Go through the records line by line from the top and repeat each one exactly, ending with the line that contains "# The standard".

Saved entries:
○ ○ ○ ○ ○ ○ ○

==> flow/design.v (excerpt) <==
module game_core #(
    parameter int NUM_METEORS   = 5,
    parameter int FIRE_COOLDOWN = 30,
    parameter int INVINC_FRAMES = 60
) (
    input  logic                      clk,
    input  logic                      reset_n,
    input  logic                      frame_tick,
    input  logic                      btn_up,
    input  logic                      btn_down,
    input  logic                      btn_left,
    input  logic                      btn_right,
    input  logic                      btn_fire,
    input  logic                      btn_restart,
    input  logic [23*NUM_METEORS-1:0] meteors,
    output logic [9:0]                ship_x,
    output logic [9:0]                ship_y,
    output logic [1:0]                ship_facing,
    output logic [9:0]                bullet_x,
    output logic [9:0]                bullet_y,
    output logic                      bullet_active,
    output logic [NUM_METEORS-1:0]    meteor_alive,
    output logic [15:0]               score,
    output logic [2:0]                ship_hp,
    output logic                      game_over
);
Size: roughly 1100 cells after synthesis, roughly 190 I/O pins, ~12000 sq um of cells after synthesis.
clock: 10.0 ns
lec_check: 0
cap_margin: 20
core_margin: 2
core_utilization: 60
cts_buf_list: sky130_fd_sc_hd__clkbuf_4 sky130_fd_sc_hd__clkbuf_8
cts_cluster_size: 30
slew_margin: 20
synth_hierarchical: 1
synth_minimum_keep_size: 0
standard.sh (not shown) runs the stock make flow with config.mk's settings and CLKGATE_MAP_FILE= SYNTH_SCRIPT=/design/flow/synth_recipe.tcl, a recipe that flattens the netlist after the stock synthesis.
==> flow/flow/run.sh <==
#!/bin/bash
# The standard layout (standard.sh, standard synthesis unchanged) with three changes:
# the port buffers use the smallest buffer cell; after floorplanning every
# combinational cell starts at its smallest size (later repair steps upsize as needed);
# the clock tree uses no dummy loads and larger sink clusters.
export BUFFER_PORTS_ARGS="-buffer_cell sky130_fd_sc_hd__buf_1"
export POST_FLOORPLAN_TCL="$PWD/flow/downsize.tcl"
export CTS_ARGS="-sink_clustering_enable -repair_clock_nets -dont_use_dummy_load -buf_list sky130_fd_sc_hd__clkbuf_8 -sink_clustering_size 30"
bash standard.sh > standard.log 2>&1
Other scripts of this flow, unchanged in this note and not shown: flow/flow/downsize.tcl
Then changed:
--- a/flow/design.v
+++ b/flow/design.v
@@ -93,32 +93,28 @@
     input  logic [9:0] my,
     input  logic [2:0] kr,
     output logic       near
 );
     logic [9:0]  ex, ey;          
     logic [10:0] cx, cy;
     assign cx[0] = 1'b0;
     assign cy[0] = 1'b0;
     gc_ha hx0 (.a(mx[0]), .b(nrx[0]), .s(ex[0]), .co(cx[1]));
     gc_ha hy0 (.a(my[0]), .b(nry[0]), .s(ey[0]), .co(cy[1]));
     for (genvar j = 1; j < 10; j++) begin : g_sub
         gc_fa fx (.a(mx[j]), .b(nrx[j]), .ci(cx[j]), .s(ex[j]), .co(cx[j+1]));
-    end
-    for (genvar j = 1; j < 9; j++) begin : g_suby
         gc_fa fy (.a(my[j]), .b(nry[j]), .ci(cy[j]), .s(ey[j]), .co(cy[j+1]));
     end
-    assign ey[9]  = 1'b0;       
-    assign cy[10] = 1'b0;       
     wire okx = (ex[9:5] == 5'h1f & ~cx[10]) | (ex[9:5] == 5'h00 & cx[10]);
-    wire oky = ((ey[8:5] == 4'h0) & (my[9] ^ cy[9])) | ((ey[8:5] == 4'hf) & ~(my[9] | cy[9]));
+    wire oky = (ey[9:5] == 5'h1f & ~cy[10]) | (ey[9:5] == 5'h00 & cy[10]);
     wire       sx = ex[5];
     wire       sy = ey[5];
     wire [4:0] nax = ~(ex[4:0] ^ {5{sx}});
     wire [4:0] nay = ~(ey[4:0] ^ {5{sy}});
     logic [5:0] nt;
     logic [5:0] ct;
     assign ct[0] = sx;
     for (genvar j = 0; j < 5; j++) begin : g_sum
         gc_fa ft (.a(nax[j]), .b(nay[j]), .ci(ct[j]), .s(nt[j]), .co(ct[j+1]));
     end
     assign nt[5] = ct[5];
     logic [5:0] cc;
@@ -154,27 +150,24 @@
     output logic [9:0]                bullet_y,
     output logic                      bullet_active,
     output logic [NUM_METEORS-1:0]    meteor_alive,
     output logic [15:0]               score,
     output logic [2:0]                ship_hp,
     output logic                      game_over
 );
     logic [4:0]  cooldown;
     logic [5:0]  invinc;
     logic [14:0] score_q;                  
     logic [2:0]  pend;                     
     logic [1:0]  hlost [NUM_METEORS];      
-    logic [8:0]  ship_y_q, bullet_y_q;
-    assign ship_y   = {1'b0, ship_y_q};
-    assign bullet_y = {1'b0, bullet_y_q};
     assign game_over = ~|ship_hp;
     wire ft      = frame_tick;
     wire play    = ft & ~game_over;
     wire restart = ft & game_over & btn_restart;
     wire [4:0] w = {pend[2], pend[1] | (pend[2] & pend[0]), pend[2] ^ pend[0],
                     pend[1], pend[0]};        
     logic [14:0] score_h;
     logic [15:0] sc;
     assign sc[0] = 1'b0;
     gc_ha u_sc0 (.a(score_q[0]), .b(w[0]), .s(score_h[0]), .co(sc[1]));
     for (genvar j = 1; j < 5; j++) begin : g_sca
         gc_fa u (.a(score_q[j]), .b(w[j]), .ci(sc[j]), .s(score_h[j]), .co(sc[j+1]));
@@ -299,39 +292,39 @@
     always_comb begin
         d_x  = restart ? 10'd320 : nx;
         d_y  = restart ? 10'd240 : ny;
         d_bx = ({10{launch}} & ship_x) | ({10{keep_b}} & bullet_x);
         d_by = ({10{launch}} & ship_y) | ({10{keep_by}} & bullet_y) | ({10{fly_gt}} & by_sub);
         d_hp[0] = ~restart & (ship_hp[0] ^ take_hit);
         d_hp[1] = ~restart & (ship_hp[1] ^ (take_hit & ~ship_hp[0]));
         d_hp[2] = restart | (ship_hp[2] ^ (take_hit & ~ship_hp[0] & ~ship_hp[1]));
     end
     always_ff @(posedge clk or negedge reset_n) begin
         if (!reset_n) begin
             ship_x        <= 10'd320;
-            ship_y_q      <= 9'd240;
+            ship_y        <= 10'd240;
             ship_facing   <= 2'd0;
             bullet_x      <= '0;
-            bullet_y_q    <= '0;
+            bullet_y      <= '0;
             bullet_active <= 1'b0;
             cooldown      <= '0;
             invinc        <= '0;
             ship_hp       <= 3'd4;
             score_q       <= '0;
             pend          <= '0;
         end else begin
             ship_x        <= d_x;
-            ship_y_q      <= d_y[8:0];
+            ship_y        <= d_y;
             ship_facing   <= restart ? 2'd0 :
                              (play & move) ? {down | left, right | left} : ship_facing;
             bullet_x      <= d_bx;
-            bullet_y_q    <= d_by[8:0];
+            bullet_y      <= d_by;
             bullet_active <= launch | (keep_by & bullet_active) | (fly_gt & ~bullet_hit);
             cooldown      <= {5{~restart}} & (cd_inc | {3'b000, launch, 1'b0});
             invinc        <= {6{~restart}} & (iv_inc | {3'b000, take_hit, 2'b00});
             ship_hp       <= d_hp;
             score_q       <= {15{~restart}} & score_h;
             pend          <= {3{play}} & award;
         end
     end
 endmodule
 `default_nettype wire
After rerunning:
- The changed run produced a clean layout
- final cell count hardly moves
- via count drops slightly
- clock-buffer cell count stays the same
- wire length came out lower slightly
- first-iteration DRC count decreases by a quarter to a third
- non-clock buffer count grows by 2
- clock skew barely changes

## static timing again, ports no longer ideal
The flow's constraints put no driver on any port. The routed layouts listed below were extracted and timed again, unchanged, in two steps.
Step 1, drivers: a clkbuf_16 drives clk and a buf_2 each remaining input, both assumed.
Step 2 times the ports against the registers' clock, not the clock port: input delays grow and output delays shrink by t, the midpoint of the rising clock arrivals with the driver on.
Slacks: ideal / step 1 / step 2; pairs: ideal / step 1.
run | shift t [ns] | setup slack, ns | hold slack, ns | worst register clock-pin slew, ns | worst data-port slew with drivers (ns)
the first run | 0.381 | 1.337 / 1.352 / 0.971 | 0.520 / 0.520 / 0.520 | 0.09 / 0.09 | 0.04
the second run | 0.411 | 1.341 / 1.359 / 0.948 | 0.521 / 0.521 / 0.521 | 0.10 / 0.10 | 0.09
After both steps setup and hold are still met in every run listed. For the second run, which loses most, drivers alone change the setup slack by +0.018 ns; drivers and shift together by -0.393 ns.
Source: an optimization exercise on an open RTL-to-GDS flow (aim: small area and a short achievable clock period). Production flows keep margins and buffers that such runs may drop. Function was checked by simulation only, so behaviour that the tests miss may differ from the original. No activity file was given, so power comes from the tool's default toggle rates.

==> design.v <==
module log2 #(
  parameter int FRAC_W = 5,
  parameter int MANT_W = 16
) (
  input  logic              clk,
  input  logic              rst_n,
  input  logic [7:0]        x,
  input  logic              validx,
  output logic [FRAC_W+2:0] y,
  output logic              validy
);
  logic [9:0] nrm;
  logic a20, a21, a22, a24, a25, a26, a27, a28, a29, a31;
  logic a32, a33, a34, a35, a36, a37, a38, a40, a41, a42;
  logic a43, a44, a46, a47, a48, a49, a51, a52, a53, a54;
  logic a55, a56, a57, a58, a59, a60, a61, a63, a64, a66;
  logic a67, a68, a69, a70, a72, a73;
  assign nrm[0] = x[0] & x[7];
  assign a20 = x[1] & x[7];
  assign a21 = x[6] & ~x[7];
  assign a22 = x[0] & a21;
  assign nrm[1] = a20 | a22;
  assign a24 = ~x[6] & ~x[7];
  assign a25 = x[5] & a24;
  assign a26 = x[0] & a25;
  assign a27 = x[2] & x[7];
  assign a28 = x[1] & a21;
  assign a29 = ~a27 & ~a28;
  assign nrm[2] = a26 | ~a29;
  assign a31 = ~x[5] & a24;
  assign a32 = x[0] & x[4];
  assign a33 = a31 & a32;
  assign a34 = x[1] & a25;
  assign a35 = x[2] & a21;
  assign a36 = x[3] & x[7];
  assign a37 = ~a35 & ~a36;
  assign a38 = ~a34 & a37;
  assign nrm[3] = a33 | ~a38;
  assign a40 = x[1] & a31;
  assign a41 = ~x[7] & ~a40;
  assign a42 = x[4] & ~a41;
  assign a43 = x[2] & a25;
  assign a44 = ~x[4] & ~x[5];
  assign nrm[9] = ~a24 | ~a44;
  assign a46 = x[0] & ~nrm[9];
  assign a47 = ~a21 & ~a46;
  assign a48 = x[3] & ~a47;
  assign a49 = ~a43 & ~a48;
  assign nrm[4] = a42 | ~a49;
  assign a51 = x[3] & ~x[6];
  assign a52 = ~x[7] & ~a51;
  assign a53 = ~x[4] & a40;
  assign a54 = ~x[5] & ~a53;
  assign a55 = ~a52 & ~a54;
  assign a56 = x[4] & ~x[7];
  assign a57 = ~x[3] & a46;
  assign a58 = ~a56 & ~a57;
  assign a59 = x[2] & a31;
  assign a60 = ~x[6] & ~a59;
  assign a61 = ~a58 & ~a60;
  assign nrm[5] = a55 | a61;
  assign a63 = a52 & a54;
  assign a64 = a58 & a60;
  assign nrm[6] = ~a63 & ~a64;
  assign a66 = x[1] & ~x[2];
  assign a67 = ~x[3] & ~a66;
  assign a68 = ~x[4] & ~a67;
  assign a69 = ~x[5] & ~a68;
  assign a70 = ~x[6] & ~a69;
  assign nrm[7] = x[7] | a70;
  assign a72 = ~x[2] & ~x[3];
  assign a73 = a44 & ~a72;
  assign nrm[8] = ~a24 | a73;
  logic [2:0] e_q;
  logic [6:0] m_q;
  logic       v_q;
  always_ff @(posedge clk) begin
    e_q <= nrm[9:7];
    m_q <= nrm[6:0];
    v_q <= rst_n & validx;
  end
  logic [4:0] f;
  logic b13, b14, b15, b16, b17, b18, b19, b20, b21, b22;
  logic b23, b24, b25, b26, b27, b28, b29, b30, b31, b32;
  logic b33, b34, b35, b36, b37, b38, b39, b40, b41, b42;
  logic b43, b44, b45, b46, b47, b48, b49, b50, b51, b52;
  logic b53, b54, b55, b56, b57, b58, b59, b60, b61, b62;
  logic b63, b65, b66, b67, b68, b69, b70, b71, b72, b73;
  logic b75, b76, b77, b79, b80;
  assign b13 = m_q[1] & m_q[2];
  assign b14 = ~m_q[3] & ~b13;
  assign b15 = ~m_q[1] & m_q[2];
  assign b16 = m_q[0] & ~b15;
  assign b17 = ~m_q[1] & ~b16;
  assign b18 = b14 & ~b17;
  assign b19 = m_q[0] & m_q[1];
  assign b20 = ~m_q[2] & ~b19;
  assign b21 = m_q[1] & ~m_q[4];
  assign b22 = ~m_q[3] & b21;
  assign b23 = ~b20 & ~b22;
  assign b24 = ~b18 & ~b23;
  assign b25 = m_q[4] & ~b13;
  assign b26 = m_q[3] & m_q[4];
  assign b27 = m_q[5] & ~b26;
  assign b28 = ~b25 & b27;
  assign b29 = ~b24 & b28;
  assign b30 = ~m_q[0] & m_q[3];
  assign b31 = ~m_q[4] & ~m_q[5];
  assign b32 = ~b30 & b31;
  assign b33 = m_q[6] & ~b32;
  assign b34 = b13 & ~b33;
  assign b35 = m_q[6] & ~b34;
  assign b36 = ~b29 & b35;
  assign b37 = m_q[3] & ~m_q[5];
  assign b38 = b19 & ~b37;
  assign b39 = ~m_q[2] & ~b21;
  assign b40 = ~b27 & b39;
  assign b41 = ~b38 & b40;
  assign b42 = b36 & ~b41;
  assign b43 = m_q[3] & b16;
  assign b44 = ~m_q[4] & ~b43;
  assign b45 = ~m_q[5] & ~b44;
  assign b46 = b15 & ~b37;
  assign b47 = m_q[0] & b26;
  assign b48 = ~m_q[0] & ~m_q[3];
  assign b49 = ~m_q[4] & b48;
  assign b50 = m_q[1] & ~b49;
  assign b51 = ~b47 & ~b50;
  assign b52 = ~m_q[2] & ~b51;
  assign b53 = ~b46 & ~b52;
  assign b54 = ~b45 & b53;
  assign b55 = ~m_q[1] & ~m_q[2];
  assign b56 = b25 & ~b55;
  assign b57 = ~m_q[6] & ~b47;
  assign b58 = ~b56 & b57;
  assign b59 = ~m_q[5] & ~b58;
  assign b60 = b15 & ~b48;
  assign b61 = b59 & ~b60;
  assign b62 = ~m_q[6] & ~b61;
  assign b63 = ~b54 & b62;
  assign f[0] = b42 | b63;
  assign b65 = m_q[5] & ~b36;
  assign b66 = ~b59 & ~b65;
  assign b67 = ~m_q[3] & ~b34;
  assign b68 = m_q[3] & b34;
  assign b69 = ~b67 & ~b68;
  assign b70 = ~b66 & ~b69;
  assign b71 = m_q[2] & b37;
  assign b72 = b66 & ~b71;
  assign b73 = ~b14 & b72;
  assign f[1] = b70 | b73;
  assign b75 = ~b67 & ~b72;
  assign b76 = m_q[4] & b75;
  assign b77 = ~m_q[4] & ~b75;
  assign f[2] = ~b76 & ~b77;
  assign b79 = m_q[5] & b76;
  assign b80 = ~m_q[5] & ~b76;
  assign f[3] = ~b79 & ~b80;
  assign f[4] = m_q[6] | b79;
  always_ff @(posedge clk) begin
    y      <= {e_q, f};
    validy <= rst_n & v_q;
  end
endmodule
Source: an optimization exercise on an open RTL-to-GDS flow (aim: small area, a short achievable clock period and few clock cycles). Production flows keep margins and buffers that such runs may drop. Only simulation tests tie the RTL to the original design; equivalence was not proved. No driver is modelled on the clock port, so clocking that relies on it looks cheaper here than on a real chip. Power and IR drop assume default switching activity.

==> module linebuf_ctrl, before the edit <==
module linebuf_ctrl (
  input  logic        clk,
  input  logic        xrst,
  input  logic [5:0]  img_size,
  input  logic [5:0]  fil_size,
  input  logic [5:0]  pad_size,
  input  logic        req,
  output logic        ack,
  output logic        ready,
  output logic [4:0]  sel1,
  output logic [4:0]  sel0,
  output logic [8:0]  tap_en,       
  output logic        start,
  output logic        valid,
  output logic        stop
);
  logic       pend_v;
  logic [4:0] pend_n1;             
  logic       pend_f1, pend_f2, pend_p1;
  logic       pend_wide;           
  logic       in_busy;
  logic [4:0] in_n1;               
  logic [4:0] in_per1;             
  logic [2:0] in_bub;              
  logic       in_f1, in_f2, in_p1;
  logic       in_r5;               
  logic [4:0] icol, irow;          
  logic       coll, rowl, in_last;
  logic [5:0] hold;                
  logic [6:0] timer;               
  logic [4:0] sdly;
  logic       take, go, fire;
  logic [6:0] d0p1;
  logic       tle1, hle6;          
  logic       o_act;
  logic [4:0] wr, wc;              
  logic [4:0] o_per1;
  logic [2:0] o_vb;                
  logic [2:0] o_bub1;              
  logic       o_p1, o_last, o_n1is0;
  logic       wcl, r0m, r2m, c0m, c2m;
  logic       e_start, e_valid, e_stop;
  assign take      = req && ack;
  assign in_last   = coll && rowl;
  assign go        = pend_v && (!in_busy || in_last) && tle1 &&
                     ((in_busy && in_last) ? in_r5 : hle6);
  assign fire      = timer == 7'd1;
  assign d0p1      = pend_f1 ? 7'd7 :
                     !pend_wide ? (pend_p1 ? 7'd7 : 7'd13) :
                     pend_p1    ? {2'b0, pend_n1} + 7'd3 : {1'b0, pend_n1, 1'b0} + 7'd5;
  always_ff @(posedge clk) begin
    if (!xrst) begin
      pend_v  <= 1'b0;
      ack     <= 1'b1;
      in_busy <= 1'b0;
      ready   <= 1'b0;
      hold    <= '0;
      timer   <= '0;
      tle1    <= 1'b1;
      hle6    <= 1'b1;
      sdly    <= '0;
    end else begin
      if (take) begin
        pend_v <= 1'b1;
        ack    <= 1'b0;
      end else if (go) begin
        pend_v <= 1'b0;
        ack    <= 1'b1;
      end
      if (go) begin
        in_busy <= 1'b1;
        ready   <= 1'b1;
      end else if (in_busy && in_last) begin
        in_busy <= 1'b0;
        ready   <= 1'b0;
      end else if (in_busy) begin
        ready   <= coll || (ready && icol != 5'(in_bub));
      end
      if (in_busy && in_last) begin
        hold <= in_f1 ? 6'd7 : (in_p1 || in_f2) ? {1'b0, in_n1} + 6'd3 : 6'd1;
        hle6 <= !in_f1 && ((!in_p1 && !in_f2) || in_n1 <= 5'd3);
      end else begin
        if (hold != '0)
          hold <= hold - 1'b1;
        hle6 <= hold <= 6'd7;
      end
      if (go) begin
        timer <= d0p1;
        tle1  <= 1'b0;
      end else begin
        if (timer != '0)
          timer <= timer - 1'b1;
        tle1 <= timer <= 7'd2;
      end
      sdly <= {sdly[3:0], go};
    end
  end
  always_ff @(posedge clk) begin
    if (take) begin
      pend_n1   <= 5'(img_size - 6'd1);
      pend_wide <= fil_size[1:0] == 2'd1 || img_size >= 6'd5;
      pend_f1 <= fil_size[1:0] == 2'd1;
      pend_f2 <= fil_size[1:0] == 2'd2;
      pend_p1 <= pad_size[0];
    end
  end
  always_ff @(posedge clk) begin
    if (go) begin
      in_n1   <= pend_n1;
      in_per1 <= pend_wide ? pend_n1 : 5'd4;
      in_bub  <= pend_wide ? 3'd0 : 3'(3'd4 - pend_n1[2:0]);
      in_f1   <= pend_f1;
      in_f2   <= pend_f2;
      in_p1   <= pend_p1;
      in_r5   <= !pend_f1 && ((!pend_p1 && !pend_f2) || pend_n1 <= 5'd2);
      icol    <= pend_wide ? pend_n1 : 5'd4;
      irow    <= pend_n1;
      coll    <= pend_f1 && pend_n1 == '0;
      rowl    <= pend_n1 == '0;
    end else if (in_busy) begin
      if (coll) begin
        icol <= in_per1;
        irow <= irow - 1'b1;
        coll <= in_per1 == '0;
        rowl <= irow == 5'd1;
      end else begin
        icol <= icol - 1'b1;
        coll <= icol == 5'd1;
      end
    end
  end
  always_ff @(posedge clk) begin
    if (sdly[3])
      sel1 <= (in_f1 || in_n1 <= 5'd4) ? 5'd0 :
              in_n1[4] ? {1'b1, in_n1[3:0]} : {1'b0, in_n1[3:2] - 2'd1, in_n1[1:0]};
    if (sdly[4])
      sel0 <= sel1;
  end
  assign o_last = wr == '0 && wc == 5'(o_vb);
  always_ff @(posedge clk) begin
    if (!xrst) begin
      o_act   <= 1'b0;
      e_start <= 1'b0;
      e_valid <= 1'b0;
      e_stop  <= 1'b0;
      start   <= 1'b0;
      valid   <= 1'b0;
      stop    <= 1'b0;
    end else begin
      if (fire) begin
        o_act   <= 1'b1;
        e_start <= 1'b1;
        e_valid <= 1'b1;
        e_stop  <= 1'b0;
      end else if (o_act) begin
        e_start <= 1'b0;
        if (o_last) begin
          o_act   <= 1'b0;
          e_valid <= 1'b0;
          e_stop  <= 1'b1;
        end else begin
          e_valid <= wcl || (e_valid && wc != 5'(o_vb));
        end
      end else begin
        e_start <= 1'b0;
        e_valid <= 1'b0;
        e_stop  <= 1'b0;
      end
      start <= e_start;
      valid <= e_valid;
      stop  <= e_stop;
    end
  end
  always_ff @(posedge clk) begin
    if (fire) begin
      wr      <= (in_f1 || in_p1) ? in_n1 : in_f2 ? 5'(in_n1 - 1'b1) : 5'(in_n1 - 2'd2);
      wc      <= in_per1;
      o_per1  <= in_per1;
      o_vb    <= in_bub + ((in_f1 || in_p1) ? 3'd0 : in_f2 ? 3'd1 : 3'd2);
      o_bub1  <= in_bub + 1'b1;
      o_n1is0 <= in_n1 == '0;
      wcl     <= in_per1 == '0;
      r0m     <= 1'b1;
      r2m     <= in_n1 == '0;
      c0m     <= 1'b1;
      c2m     <= in_n1 == '0;
      o_p1    <= in_p1;
    end else if (wcl) begin
      wc  <= o_per1;
      wr  <= wr - 1'b1;
      wcl <= o_per1 == '0;
      r0m <= 1'b0;
      r2m <= wr == 5'd1;
      c0m <= 1'b1;
      c2m <= o_n1is0;
    end else begin
      wc  <= wc - 1'b1;
      wcl <= wc == 5'd1;
      c0m <= 1'b0;
      c2m <= wc == 5'(o_bub1);
    end
  end
  always_comb begin
    for (int r = 0; r < 3; r++)
      for (int c = 0; c < 3; c++)
        tap_en[r*3+c] = !(o_act && o_p1 &&
                          ((r == 0 && r0m) || (r == 2 && r2m) ||
                           (c == 0 && c0m) || (c == 2 && c2m)));
  end
endmodule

○ ○ ○ ○ ○ ○ ○

**TASK RESULT:**
==> flow/design.v (excerpt) <==
module game_core #(
    parameter int NUM_METEORS   = 5,
    parameter int FIRE_COOLDOWN = 30,
    parameter int INVINC_FRAMES = 60
) (
    input  logic                      clk,
    input  logic                      reset_n,
    input  logic                      frame_tick,
    input  logic                      btn_up,
    input  logic                      btn_down,
    input  logic                      btn_left,
    input  logic                      btn_right,
    input  logic                      btn_fire,
    input  logic                      btn_restart,
    input  logic [23*NUM_METEORS-1:0] meteors,
    output logic [9:0]                ship_x,
    output logic [9:0]                ship_y,
    output logic [1:0]                ship_facing,
    output logic [9:0]                bullet_x,
    output logic [9:0]                bullet_y,
    output logic                      bullet_active,
    output logic [NUM_METEORS-1:0]    meteor_alive,
    output logic [15:0]               score,
    output logic [2:0]                ship_hp,
    output logic                      game_over
);
Size: roughly 1100 cells after synthesis, roughly 190 I/O pins, ~12000 sq um of cells after synthesis.
clock: 10.0 ns
lec_check: 0
cap_margin: 20
core_margin: 2
core_utilization: 60
cts_buf_list: sky130_fd_sc_hd__clkbuf_4 sky130_fd_sc_hd__clkbuf_8
cts_cluster_size: 30
slew_margin: 20
synth_hierarchical: 1
synth_minimum_keep_size: 0
standard.sh (not shown) runs the stock make flow with config.mk's settings and CLKGATE_MAP_FILE= SYNTH_SCRIPT=/design/flow/synth_recipe.tcl, a recipe that flattens the netlist after the stock synthesis.
==> flow/flow/run.sh <==
#!/bin/bash
# The standard layout (standard.sh, standard synthesis unchanged) with three changes:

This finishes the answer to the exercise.